What you need to do:
For this exercise, write out exactly the lines from the line containing "internal, mW |" through the last line of the records, and no other lines.
Data to use Start Marker
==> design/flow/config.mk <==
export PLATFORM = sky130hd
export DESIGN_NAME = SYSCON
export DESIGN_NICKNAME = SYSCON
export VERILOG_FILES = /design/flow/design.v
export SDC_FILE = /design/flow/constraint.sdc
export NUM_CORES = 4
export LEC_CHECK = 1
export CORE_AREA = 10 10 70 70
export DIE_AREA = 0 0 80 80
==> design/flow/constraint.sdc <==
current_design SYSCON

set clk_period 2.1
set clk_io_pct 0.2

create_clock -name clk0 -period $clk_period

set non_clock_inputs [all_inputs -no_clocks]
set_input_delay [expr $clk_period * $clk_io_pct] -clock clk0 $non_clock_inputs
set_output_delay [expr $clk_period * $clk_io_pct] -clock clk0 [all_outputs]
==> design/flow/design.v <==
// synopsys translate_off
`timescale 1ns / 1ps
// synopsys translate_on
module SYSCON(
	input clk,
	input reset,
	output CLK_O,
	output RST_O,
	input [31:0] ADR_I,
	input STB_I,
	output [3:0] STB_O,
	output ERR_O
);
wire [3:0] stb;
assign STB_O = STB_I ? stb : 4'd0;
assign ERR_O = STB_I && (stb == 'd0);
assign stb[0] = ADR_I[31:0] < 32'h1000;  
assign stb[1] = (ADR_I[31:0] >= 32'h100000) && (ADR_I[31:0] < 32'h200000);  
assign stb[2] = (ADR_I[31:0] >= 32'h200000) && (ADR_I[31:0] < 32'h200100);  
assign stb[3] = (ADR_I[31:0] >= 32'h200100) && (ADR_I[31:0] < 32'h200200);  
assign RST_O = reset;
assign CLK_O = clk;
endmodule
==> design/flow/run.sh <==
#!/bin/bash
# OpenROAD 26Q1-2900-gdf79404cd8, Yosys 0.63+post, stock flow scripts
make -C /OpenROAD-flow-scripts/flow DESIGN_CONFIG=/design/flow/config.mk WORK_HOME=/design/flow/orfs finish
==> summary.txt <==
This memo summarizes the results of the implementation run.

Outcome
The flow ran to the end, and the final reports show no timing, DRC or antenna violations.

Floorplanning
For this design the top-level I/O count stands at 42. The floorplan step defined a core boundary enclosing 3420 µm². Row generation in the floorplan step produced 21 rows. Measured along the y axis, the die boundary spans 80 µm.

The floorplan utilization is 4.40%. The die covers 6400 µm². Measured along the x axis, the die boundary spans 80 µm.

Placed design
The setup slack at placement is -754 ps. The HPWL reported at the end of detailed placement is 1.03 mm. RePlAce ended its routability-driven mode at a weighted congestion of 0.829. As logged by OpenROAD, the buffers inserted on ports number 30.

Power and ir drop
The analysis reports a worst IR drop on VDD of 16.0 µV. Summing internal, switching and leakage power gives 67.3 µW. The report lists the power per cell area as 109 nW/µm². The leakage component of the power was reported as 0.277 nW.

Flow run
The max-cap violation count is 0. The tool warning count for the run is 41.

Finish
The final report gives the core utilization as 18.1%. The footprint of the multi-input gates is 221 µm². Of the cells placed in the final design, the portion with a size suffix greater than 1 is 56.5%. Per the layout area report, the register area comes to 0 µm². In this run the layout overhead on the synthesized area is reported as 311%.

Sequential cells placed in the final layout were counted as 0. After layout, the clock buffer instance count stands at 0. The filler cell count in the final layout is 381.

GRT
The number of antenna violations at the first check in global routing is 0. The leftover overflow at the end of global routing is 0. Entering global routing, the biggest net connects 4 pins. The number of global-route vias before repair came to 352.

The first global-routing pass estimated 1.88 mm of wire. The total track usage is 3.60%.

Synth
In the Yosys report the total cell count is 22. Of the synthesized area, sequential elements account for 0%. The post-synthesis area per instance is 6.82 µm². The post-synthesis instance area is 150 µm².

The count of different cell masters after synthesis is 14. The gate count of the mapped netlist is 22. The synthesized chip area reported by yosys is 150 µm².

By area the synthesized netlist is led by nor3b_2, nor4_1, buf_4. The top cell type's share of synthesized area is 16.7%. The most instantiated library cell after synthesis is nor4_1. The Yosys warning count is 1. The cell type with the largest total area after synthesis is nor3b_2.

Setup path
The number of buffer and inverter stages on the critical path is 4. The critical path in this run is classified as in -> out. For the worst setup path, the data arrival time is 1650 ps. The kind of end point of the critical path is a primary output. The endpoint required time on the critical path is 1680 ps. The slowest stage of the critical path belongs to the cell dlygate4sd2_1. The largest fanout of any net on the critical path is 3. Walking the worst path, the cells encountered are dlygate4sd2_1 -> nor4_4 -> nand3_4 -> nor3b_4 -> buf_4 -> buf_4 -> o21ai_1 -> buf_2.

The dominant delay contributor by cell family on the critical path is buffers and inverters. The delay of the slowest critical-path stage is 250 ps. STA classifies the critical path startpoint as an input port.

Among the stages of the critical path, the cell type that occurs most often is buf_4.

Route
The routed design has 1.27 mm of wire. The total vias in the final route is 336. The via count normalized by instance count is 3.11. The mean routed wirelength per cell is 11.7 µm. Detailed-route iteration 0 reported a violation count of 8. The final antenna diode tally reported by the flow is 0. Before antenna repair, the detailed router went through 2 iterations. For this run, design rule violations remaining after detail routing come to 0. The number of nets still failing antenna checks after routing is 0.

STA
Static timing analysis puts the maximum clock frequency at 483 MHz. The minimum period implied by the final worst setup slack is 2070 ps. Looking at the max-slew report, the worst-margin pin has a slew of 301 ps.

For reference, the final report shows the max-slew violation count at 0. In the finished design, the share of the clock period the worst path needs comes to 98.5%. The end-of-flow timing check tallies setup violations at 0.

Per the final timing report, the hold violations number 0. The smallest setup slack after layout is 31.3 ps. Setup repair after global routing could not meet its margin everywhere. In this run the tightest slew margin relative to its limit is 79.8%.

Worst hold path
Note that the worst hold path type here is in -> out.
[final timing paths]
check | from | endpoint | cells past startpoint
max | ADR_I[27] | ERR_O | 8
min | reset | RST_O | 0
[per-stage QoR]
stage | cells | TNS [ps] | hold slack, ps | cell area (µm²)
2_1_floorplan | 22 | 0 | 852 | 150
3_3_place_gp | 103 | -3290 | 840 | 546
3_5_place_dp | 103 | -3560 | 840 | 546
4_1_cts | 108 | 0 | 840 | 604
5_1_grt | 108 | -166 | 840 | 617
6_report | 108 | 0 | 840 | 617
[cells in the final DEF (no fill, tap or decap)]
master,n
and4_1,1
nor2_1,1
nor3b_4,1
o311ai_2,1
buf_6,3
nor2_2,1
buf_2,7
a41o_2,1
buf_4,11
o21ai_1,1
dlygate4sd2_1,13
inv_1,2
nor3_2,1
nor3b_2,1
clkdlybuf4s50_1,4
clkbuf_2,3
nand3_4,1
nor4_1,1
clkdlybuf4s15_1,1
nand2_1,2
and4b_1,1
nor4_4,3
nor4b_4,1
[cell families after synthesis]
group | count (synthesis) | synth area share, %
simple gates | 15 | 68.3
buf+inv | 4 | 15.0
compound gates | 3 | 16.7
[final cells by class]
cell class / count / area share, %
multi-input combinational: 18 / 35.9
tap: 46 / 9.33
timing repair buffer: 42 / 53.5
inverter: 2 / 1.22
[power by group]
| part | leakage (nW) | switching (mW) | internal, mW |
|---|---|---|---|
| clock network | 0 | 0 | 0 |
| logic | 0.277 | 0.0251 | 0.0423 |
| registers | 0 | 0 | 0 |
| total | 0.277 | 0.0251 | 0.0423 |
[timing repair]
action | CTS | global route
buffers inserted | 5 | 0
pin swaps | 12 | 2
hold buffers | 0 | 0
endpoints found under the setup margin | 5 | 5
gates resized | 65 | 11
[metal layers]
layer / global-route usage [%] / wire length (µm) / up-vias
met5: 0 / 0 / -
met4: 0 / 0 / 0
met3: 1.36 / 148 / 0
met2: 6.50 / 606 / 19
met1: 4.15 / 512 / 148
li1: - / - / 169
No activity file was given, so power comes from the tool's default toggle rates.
Data to use End Marker
Answer for the task:
| part | leakage (nW) | switching (mW) | internal, mW |
|---|---|---|---|
| clock network | 0 | 0 | 0 |
| logic | 0.277 | 0.0251 | 0.0423 |
| registers | 0 | 0 | 0 |
| total | 0.277 | 0.0251 | 0.0423 |
[timing repair]
action | CTS | global route
buffers inserted | 5 | 0
pin swaps | 12 | 2
hold buffers | 0 | 0
endpoints found under the setup margin | 5 | 5
gates resized | 65 | 11
[metal layers]
layer / global-route usage [%] / wire length (µm) / up-vias
met5: 0 / 0 / -
met4: 0 / 0 / 0
met3: 1.36 / 148 / 0
met2: 6.50 / 606 / 19
met1: 4.15 / 512 / 148
li1: - / - / 169
No activity file was given, so power comes from the tool's default toggle rates.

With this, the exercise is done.